'''

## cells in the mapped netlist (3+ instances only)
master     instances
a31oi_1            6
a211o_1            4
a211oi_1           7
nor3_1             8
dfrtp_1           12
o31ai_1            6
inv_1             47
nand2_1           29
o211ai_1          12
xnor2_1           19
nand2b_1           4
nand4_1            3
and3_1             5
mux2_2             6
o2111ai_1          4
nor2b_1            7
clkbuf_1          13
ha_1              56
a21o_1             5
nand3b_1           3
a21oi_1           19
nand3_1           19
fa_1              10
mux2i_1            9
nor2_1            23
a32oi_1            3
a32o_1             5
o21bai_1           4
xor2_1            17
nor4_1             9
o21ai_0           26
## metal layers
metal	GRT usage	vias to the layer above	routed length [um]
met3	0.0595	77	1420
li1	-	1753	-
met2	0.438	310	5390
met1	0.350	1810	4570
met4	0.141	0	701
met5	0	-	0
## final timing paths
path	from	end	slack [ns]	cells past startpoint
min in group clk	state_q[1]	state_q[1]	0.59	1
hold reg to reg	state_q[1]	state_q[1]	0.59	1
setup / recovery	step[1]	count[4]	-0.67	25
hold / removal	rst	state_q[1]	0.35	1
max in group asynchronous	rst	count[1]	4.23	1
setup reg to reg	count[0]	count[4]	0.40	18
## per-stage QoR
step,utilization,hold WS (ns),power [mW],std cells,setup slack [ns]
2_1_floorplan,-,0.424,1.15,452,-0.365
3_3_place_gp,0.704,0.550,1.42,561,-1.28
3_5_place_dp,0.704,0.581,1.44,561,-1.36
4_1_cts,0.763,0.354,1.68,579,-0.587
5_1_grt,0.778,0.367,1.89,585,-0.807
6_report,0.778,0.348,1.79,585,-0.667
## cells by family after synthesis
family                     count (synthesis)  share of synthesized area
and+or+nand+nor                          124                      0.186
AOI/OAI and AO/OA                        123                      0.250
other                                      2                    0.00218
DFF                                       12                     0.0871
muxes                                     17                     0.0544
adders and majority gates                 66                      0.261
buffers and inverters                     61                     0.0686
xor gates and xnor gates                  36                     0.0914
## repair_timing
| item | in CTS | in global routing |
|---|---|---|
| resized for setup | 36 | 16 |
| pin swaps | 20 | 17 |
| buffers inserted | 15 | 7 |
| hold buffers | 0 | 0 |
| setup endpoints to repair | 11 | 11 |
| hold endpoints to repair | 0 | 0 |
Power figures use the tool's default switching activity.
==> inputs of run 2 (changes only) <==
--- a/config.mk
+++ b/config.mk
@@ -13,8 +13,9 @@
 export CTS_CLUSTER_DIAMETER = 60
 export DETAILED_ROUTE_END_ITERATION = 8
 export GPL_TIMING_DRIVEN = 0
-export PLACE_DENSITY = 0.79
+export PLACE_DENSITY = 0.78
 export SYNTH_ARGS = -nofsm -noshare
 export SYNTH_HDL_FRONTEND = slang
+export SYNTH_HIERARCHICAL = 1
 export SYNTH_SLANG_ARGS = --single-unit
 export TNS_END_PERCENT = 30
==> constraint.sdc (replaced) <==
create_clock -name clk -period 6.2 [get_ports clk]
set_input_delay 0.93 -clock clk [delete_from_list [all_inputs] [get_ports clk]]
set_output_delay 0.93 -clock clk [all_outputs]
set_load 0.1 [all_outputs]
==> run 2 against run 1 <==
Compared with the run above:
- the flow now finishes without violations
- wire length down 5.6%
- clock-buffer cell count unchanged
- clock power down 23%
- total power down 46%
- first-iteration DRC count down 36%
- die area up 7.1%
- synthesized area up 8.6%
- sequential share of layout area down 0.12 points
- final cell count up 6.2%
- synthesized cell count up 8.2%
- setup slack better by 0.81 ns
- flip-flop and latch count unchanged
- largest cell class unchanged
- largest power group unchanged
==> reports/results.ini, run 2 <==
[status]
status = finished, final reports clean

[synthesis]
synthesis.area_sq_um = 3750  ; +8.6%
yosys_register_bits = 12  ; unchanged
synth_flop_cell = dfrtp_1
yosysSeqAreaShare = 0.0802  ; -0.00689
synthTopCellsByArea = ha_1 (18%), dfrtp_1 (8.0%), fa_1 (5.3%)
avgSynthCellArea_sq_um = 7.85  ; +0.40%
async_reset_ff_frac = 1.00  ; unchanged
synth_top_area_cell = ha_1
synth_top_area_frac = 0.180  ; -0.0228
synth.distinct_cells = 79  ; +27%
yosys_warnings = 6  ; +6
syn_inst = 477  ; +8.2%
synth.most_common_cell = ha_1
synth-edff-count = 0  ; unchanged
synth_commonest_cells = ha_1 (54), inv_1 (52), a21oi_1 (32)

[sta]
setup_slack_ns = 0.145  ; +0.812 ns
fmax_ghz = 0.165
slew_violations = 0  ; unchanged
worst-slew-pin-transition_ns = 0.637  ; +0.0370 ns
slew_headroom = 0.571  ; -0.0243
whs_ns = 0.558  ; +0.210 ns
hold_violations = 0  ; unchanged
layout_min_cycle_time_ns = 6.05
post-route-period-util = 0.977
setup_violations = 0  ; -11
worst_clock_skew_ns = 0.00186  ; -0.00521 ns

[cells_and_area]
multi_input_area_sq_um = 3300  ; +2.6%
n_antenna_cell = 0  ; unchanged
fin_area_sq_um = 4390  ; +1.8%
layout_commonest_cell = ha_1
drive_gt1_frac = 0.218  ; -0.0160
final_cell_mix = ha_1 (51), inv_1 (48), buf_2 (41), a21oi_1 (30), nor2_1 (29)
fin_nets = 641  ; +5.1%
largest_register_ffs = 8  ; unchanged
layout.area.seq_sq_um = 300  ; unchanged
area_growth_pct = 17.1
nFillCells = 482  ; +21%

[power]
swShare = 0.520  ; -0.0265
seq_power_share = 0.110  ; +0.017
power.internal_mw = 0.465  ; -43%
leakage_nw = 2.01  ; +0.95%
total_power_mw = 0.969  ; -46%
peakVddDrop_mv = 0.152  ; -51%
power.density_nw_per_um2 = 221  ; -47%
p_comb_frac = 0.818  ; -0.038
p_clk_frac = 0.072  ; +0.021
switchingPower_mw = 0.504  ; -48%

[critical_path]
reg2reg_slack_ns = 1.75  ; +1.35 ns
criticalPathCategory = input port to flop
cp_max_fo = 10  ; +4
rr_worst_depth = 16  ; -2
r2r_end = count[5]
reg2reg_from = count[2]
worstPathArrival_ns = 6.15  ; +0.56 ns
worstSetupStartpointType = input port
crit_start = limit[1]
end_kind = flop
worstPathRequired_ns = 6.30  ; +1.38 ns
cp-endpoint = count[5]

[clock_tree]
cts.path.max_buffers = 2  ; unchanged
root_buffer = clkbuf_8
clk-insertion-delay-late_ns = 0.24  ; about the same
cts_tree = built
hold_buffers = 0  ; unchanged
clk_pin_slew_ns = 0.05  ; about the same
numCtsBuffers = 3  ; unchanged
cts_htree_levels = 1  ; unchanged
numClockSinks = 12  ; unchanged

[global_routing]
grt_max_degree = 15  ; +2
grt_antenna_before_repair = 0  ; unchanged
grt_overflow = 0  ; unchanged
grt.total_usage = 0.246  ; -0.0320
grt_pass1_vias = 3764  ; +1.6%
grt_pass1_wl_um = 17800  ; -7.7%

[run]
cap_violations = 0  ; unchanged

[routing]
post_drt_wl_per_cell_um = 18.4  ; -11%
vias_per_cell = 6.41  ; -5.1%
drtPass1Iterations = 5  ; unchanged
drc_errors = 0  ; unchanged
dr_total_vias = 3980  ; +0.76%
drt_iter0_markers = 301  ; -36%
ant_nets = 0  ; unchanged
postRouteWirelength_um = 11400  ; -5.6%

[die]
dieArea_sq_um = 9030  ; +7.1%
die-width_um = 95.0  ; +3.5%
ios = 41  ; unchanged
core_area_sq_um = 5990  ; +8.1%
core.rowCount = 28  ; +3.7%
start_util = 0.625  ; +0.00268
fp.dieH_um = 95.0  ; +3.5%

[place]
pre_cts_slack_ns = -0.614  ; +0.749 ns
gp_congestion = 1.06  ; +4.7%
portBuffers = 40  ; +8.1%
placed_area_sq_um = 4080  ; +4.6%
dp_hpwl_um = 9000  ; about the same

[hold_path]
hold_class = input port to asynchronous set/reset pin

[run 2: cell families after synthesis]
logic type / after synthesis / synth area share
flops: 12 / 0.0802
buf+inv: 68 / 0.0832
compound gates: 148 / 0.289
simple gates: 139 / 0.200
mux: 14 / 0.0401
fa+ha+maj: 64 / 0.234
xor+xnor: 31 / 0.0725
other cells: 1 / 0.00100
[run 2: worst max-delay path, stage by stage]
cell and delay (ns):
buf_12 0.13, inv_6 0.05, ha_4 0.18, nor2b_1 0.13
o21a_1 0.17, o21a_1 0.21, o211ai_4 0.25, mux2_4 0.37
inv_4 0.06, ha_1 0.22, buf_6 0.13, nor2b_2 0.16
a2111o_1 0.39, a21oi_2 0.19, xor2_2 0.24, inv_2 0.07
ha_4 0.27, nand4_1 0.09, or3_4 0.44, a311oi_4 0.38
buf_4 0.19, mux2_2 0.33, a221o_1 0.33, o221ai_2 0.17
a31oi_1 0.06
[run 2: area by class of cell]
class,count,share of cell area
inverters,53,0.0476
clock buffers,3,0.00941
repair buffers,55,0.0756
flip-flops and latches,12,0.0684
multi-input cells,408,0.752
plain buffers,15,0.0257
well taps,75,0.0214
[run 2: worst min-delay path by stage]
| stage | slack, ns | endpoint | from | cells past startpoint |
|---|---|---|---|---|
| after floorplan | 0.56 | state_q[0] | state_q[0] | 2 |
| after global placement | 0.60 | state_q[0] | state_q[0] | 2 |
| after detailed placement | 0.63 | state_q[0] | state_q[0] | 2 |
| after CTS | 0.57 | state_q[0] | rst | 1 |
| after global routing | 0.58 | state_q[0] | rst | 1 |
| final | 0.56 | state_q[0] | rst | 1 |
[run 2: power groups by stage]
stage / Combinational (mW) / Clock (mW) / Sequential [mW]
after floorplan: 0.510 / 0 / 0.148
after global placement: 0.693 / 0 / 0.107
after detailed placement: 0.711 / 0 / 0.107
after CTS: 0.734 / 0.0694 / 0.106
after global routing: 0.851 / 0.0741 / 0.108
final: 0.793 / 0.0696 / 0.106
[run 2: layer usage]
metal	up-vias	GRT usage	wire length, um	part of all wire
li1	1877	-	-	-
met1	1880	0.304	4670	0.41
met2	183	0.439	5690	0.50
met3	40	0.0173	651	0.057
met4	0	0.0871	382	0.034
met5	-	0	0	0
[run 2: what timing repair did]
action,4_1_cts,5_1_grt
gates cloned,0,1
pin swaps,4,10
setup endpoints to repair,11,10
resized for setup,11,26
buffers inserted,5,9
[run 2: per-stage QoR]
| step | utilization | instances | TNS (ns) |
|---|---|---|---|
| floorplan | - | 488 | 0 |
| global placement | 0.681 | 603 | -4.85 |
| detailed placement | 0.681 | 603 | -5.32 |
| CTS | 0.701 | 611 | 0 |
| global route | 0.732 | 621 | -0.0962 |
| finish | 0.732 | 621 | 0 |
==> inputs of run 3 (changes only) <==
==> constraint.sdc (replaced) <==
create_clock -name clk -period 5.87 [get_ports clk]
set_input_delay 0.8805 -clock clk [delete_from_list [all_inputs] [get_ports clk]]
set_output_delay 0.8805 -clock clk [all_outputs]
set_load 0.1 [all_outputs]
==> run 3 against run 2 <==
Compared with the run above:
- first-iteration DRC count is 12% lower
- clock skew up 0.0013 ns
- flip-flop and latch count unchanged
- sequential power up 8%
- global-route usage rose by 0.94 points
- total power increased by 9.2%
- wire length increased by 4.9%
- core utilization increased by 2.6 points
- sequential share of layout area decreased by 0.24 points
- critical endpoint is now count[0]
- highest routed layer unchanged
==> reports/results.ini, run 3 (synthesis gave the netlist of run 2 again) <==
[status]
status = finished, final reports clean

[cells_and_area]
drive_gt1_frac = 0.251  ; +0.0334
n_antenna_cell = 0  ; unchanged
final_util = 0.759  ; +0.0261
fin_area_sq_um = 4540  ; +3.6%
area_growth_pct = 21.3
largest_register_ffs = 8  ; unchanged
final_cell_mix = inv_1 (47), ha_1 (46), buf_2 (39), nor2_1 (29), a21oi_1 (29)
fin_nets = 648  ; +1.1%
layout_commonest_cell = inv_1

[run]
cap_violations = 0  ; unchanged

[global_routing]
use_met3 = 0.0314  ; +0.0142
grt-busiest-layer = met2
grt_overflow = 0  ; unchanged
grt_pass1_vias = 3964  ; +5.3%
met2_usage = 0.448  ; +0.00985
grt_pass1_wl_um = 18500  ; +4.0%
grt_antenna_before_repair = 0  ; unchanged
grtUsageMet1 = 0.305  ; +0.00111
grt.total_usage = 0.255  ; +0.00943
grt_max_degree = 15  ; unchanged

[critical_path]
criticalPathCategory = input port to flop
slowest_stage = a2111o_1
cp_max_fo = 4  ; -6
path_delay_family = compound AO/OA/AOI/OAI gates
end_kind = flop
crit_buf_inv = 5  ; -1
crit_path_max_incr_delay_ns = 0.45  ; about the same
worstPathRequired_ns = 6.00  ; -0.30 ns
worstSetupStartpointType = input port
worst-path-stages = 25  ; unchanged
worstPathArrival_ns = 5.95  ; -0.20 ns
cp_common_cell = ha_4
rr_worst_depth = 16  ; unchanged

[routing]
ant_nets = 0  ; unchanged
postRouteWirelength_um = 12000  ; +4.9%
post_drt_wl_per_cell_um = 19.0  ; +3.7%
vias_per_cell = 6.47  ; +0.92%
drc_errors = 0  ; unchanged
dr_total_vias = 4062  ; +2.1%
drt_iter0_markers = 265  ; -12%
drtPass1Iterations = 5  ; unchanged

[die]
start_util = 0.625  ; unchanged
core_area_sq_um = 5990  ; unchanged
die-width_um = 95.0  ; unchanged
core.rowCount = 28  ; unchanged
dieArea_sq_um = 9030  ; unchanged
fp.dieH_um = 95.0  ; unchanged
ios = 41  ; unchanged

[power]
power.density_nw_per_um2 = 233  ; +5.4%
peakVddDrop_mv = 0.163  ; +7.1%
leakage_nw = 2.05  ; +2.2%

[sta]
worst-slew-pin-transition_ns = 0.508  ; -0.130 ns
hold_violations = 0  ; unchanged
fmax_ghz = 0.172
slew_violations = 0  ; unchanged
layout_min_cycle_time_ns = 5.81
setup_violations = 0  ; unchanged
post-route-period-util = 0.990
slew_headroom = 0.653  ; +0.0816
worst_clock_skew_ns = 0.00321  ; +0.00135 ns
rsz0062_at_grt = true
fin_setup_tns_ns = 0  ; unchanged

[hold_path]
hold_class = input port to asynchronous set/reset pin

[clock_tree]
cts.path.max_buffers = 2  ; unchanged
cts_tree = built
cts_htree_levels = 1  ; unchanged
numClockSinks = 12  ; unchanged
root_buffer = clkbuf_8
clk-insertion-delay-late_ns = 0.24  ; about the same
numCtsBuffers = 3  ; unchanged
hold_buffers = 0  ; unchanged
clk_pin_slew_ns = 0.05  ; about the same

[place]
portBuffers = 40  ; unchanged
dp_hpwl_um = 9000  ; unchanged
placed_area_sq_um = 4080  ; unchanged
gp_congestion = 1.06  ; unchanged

'''

_Work instruction_
Scan the material above for the string "gates" and return the lines that hold it.

_Exercise result_
adders and majority gates                 66                      0.261
xor gates and xnor gates                  36                     0.0914
compound gates: 148 / 0.289
simple gates: 139 / 0.200
gates cloned,0,1
path_delay_family = compound AO/OA/AOI/OAI gates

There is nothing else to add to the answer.